New Sun site is full of fun info: http://www.baltimoresun.com/entertainment/movies/film-festival/

Guide(s) to MFF 2010 Selections

Mike Sragow Gets Reel: A hot-buttered blog from Baltimore Sun movie critic Michael Sragow

If your eager to start learning about MFF 2010 films, Mike Sragow new blog at baltsun.com is already posting titles, descriptions and his reactions. Lots of other great film stuff from him, too.

And of course if you’re a current Friend of the Festival you can join us for a personal guide to MFF films this Wednesday, April 14.

WEEKEND MOVIE TIPS ETC

Noah Baumbach’s new film, GREENBERG, opening today at the Charles, is a wonderful portrait of two odd people circling each other. Set in LA neighborhoods that don’t usually make it in the movies, it’s Baumbach (SQUID AND THE WHALE) at his best.
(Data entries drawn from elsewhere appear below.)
File: src/rtl/dec_issue_ctrl_pkg.sv
// Shared types and constants for the decode/issue controller.
package dec_issue_ctrl_pkg;
  localparam int XLEN = 32;
  localparam logic [XLEN-1:0] NOP_INSTR = 32'h0000_0013;

  typedef enum logic {RUN, TRAP_WAIT} dec_ctrl_state_e;

  typedef struct packed {
    logic [XLEN-1:0] instr;
    logic [XLEN-1:0] pc;
  } ifq_entry_t;
endpackage

File: src/rtl/dec_issue_ctrl_ifq.sv
// dec_ifq: small instruction FIFO with flush; pointers carry an extra wrap bit.
module dec_ifq
  import dec_issue_ctrl_pkg::*;
#(
  parameter int DEPTH = 2
) (
  input  logic       clk,
  input  logic       reset_n,
  input  logic       push,
  input  logic       pop,
  input  logic       flush,
  input  ifq_entry_t push_data,
  output ifq_entry_t head,
  output logic       empty,
  output logic       full
);
  localparam int PW = $clog2(DEPTH);

  logic [PW:0] wr_ptr_q, wr_ptr_d, rd_ptr_q, rd_ptr_d;
  ifq_entry_t  mem_q [DEPTH];
  ifq_entry_t  mem_d [DEPTH];

  assign empty = (wr_ptr_q == rd_ptr_q);
  assign full  = (wr_ptr_q[PW-1:0] == rd_ptr_q[PW-1:0]) && (wr_ptr_q[PW] != rd_ptr_q[PW]);
  assign head  = mem_q[rd_ptr_q[PW-1:0]];

  always_comb begin
    wr_ptr_d = wr_ptr_q;
    rd_ptr_d = rd_ptr_q;
    mem_d    = mem_q;
    if (flush) begin
      wr_ptr_d = '0;
      rd_ptr_d = '0;
    end else begin
      if (push && !full) begin
        mem_d[wr_ptr_q[PW-1:0]] = push_data;
        wr_ptr_d = wr_ptr_q + 1'b1;
      end
      if (pop && !empty) rd_ptr_d = rd_ptr_q + 1'b1;
    end
  end

  always_ff @(posedge clk or negedge reset_n) begin
    if (!reset_n) begin
      wr_ptr_q <= '0;
      rd_ptr_q <= '0;
    end else begin
      wr_ptr_q <= wr_ptr_d;
      rd_ptr_q <= rd_ptr_d;
    end
  end

  // Storage needs no reset: contents are only visible while !empty.
  always_ff @(posedge clk) mem_q <= mem_d;
endmodule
The male lead is Ben Stiller as a grown up Holden Caufield who is paralyzed by his always on Bull Detector. Greta Gerwig, who has been at several MFFs (HANNAH TAKES THE STAIRS, NIGHTS AND WEEKENDS), is the female lead and she’s the best thing in the movie; awkward, beautiful and utterly real. And she’s a great singer.

Tonight at the Creative Alliance, MFF Alum Charles Cohen’s new film about uber Orioles beer vendor Clancy will be screened, with Charles and Clancy in attendance.  Charles has a great instinct for all things Baltimore- I’ll never forget the guttural cheers that emerged from the movie theater for his film about Memorial Stadium both times we screened it- and this one is really fun. If I wasn’t hosting an event at CENTERSTAGE, I’d be there.
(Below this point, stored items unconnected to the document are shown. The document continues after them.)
==> config.mk <==
export PLATFORM = sky130hd
export DESIGN_NAME = apb_req_bridge_flat
export DESIGN_NICKNAME = d
export VERILOG_FILES = /design/src/rtl/apb_req_bridge_pkg.sv /design/src/rtl/apb_req_bridge_if.sv /design/src/rtl/apb_req_timeout_cnt.sv /design/src/rtl/apb_req_bridge.sv /design/src/flat_wrapper.sv
export SDC_FILE = /design/constraint.sdc
export NUM_CORES = 1
export LEC_CHECK = 0
export BUFFER_PORTS_ARGS = -buffer_cell sky130_fd_sc_hd__buf_4
export CAP_MARGIN = 40
export CORE_AREA = 2 2 127 129
export DETAILED_ROUTE_END_ITERATION = 8
export DIE_AREA = 0 0 129 131
export PLACE_DENSITY_LB_ADDON = 0.2
export SLEW_MARGIN = 5
export SYNTH_ARGS = -nofsm -noshare
export SYNTH_HDL_FRONTEND = slang
export SYNTH_SLANG_ARGS = --single-unit
==> constraint.sdc <==
create_clock -name pclk -period 2.3 [get_ports pclk]
set_input_delay 0.23 -clock pclk [delete_from_list [all_inputs] [get_ports pclk]]
set_output_delay 0.23 -clock pclk [all_outputs]
set_load 0.05 [all_outputs]
==> src/rtl/apb_req_bridge_pkg.sv <==
// Shared types and helpers for the APB4 requester bridge.
package apb_req_bridge_pkg;

    typedef enum logic [1:0] {
        IDLE   = 2'd0,
        SETUP  = 2'd1,
        ACCESS = 2'd2,
        RESP   = 2'd3
    } bridge_state_e;

    typedef logic [2:0] apb_prot_t;

    // Response storage is sized for the widest legal data bus.
    localparam int RSP_MAX_W = 32;

    typedef struct packed {
        logic [RSP_MAX_W-1:0] rdata;
        logic                 err;
        logic                 timeout;
    } bridge_rsp_t;

    function automatic int idx_width(input int num_slv);
        return (num_slv <= 1) ? 1 : $clog2(num_slv);
    endfunction

endpackage

==> src/rtl/apb_req_bridge_if.sv <==
// Command/response stream plus the APB requester bus of apb_req_bridge.
// master = bridge side; slave = command source and APB fabric side.
interface apb_req_bridge_if #(
    parameter int ADDR_W  = 32,
    parameter int DATA_W  = 32,
    parameter int NUM_SLV = 4
);
    import apb_req_bridge_pkg::*;

    localparam int STRB_W = DATA_W / 8;

    logic                      cmd_valid;
    logic                      cmd_ready;
    logic                      cmd_write;
    logic [ADDR_W-1:0]         cmd_addr;
    logic [DATA_W-1:0]         cmd_wdata;
    logic [STRB_W-1:0]         cmd_strb;
    apb_prot_t                 cmd_prot;

    logic                      rsp_valid;
    logic                      rsp_ready;
    logic [DATA_W-1:0]         rsp_rdata;
    logic                      rsp_err;
    logic                      rsp_timeout;

    logic [ADDR_W-1:0]         paddr;
    logic [NUM_SLV-1:0]        psel;
    logic                      penable;
    logic                      pwrite;
    logic [DATA_W-1:0]         pwdata;
    logic [STRB_W-1:0]         pstrb;
    apb_prot_t                 pprot;
    logic [NUM_SLV-1:0]        pready;
    logic [NUM_SLV*DATA_W-1:0] prdata;
    logic [NUM_SLV-1:0]        pslverr;

    modport master (
        input  cmd_valid, cmd_write, cmd_addr, cmd_wdata, cmd_strb, cmd_prot,
        input  rsp_ready,
        input  pready, prdata, pslverr,
        output cmd_ready,
        output rsp_valid, rsp_rdata, rsp_err, rsp_timeout,
        output paddr, psel, penable, pwrite, pwdata, pstrb, pprot
    );

    modport slave (
        output cmd_valid, cmd_write, cmd_addr, cmd_wdata, cmd_strb, cmd_prot,
        output rsp_ready,
        output pready, prdata, pslverr,
        input  cmd_ready,
        input  rsp_valid, rsp_rdata, rsp_err, rsp_timeout,
        input  paddr, psel, penable, pwrite, pwdata, pstrb, pprot
    );

endinterface

==> src/rtl/apb_req_timeout_cnt.sv <==
// ACCESS-phase wait counter; expire is high on the last permitted wait cycle.
// TIMEOUT = 0 disables the abort entirely.
module apb_req_timeout_cnt #(
    parameter int TIMEOUT = 256
) (
    input  logic clk,
    input  logic rst,
    input  logic clear,
    input  logic enable,
    output logic expire
);

    if (TIMEOUT == 0) begin : g_off
        logic unused_inputs;
        assign unused_inputs = ^{clk, rst, clear, enable};
        assign expire        = 1'b0;
    end else begin : g_on
        localparam int CNT_W = (TIMEOUT > 1) ? $clog2(TIMEOUT) : 1;

        logic [CNT_W-1:0] count_q;

        always_ff @(posedge clk) begin
            if (rst || clear) begin
                count_q <= '0;
            end else if (enable && !expire) begin
                count_q <= count_q + CNT_W'(1);
            end
        end

        assign expire = enable && (count_q == CNT_W'(TIMEOUT - 1));
    end

endmodule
 Last nights work in progress screening of Ramona Diaz’s (IMELDA) new film, THE LEARNING,  for a small audience of Friends of the Festival was a treat. She and some of her team were there, and the interchange with the audience seemed to really help them as they continue to edit.

–Jed Dietz, MFF Director

Weekend viewing tips

We’re in that rough patch for moviegoing-  post-Oscar, pre-Memorial Day, (pre-MFF !!!), but there are some amazing movies to see. THE WHITE RIBBON, a recent Best Foreign Film nominee, and nominee for Best Cinematography, is a visually stunning study of the unacknowledged realities that are often part of small town life.  The fictional German baronial village portrayed in the movie, set just before WWI, seems to be nothing if not stable. From the mysterious opening shot, you can feel the ground shifting under the children and adults in this tiny community, disrupting its Germanic discipline. And, of course, the children will populate the Third Reich. From Austrian Michael Haneke.

THE PROPHET, also fresh off its Best Foreign Film nomination, amazingly finds new ground to explore in the prison/gang/underworld genre. Director and co-writer Jacques Audiard takes us inside one prison outside Paris where civilization divides starkly between gangs, Corsicans or Muslims. We watch a new prisoner who speaks both Arabic and French try to learn the ropes before they entangle him. I liked last year’s much-praised GOMORRAH, but think this is better.

And, don’t miss ALICE in 3D (Melina got to see the Imax presentation; I saw it in Digital 3D at White Marsh),  or the terrific article about David Simon and company in Sunday’s NY Times Magazine. He’s in New Orleans, alas, shooting a new HBO series, TREME.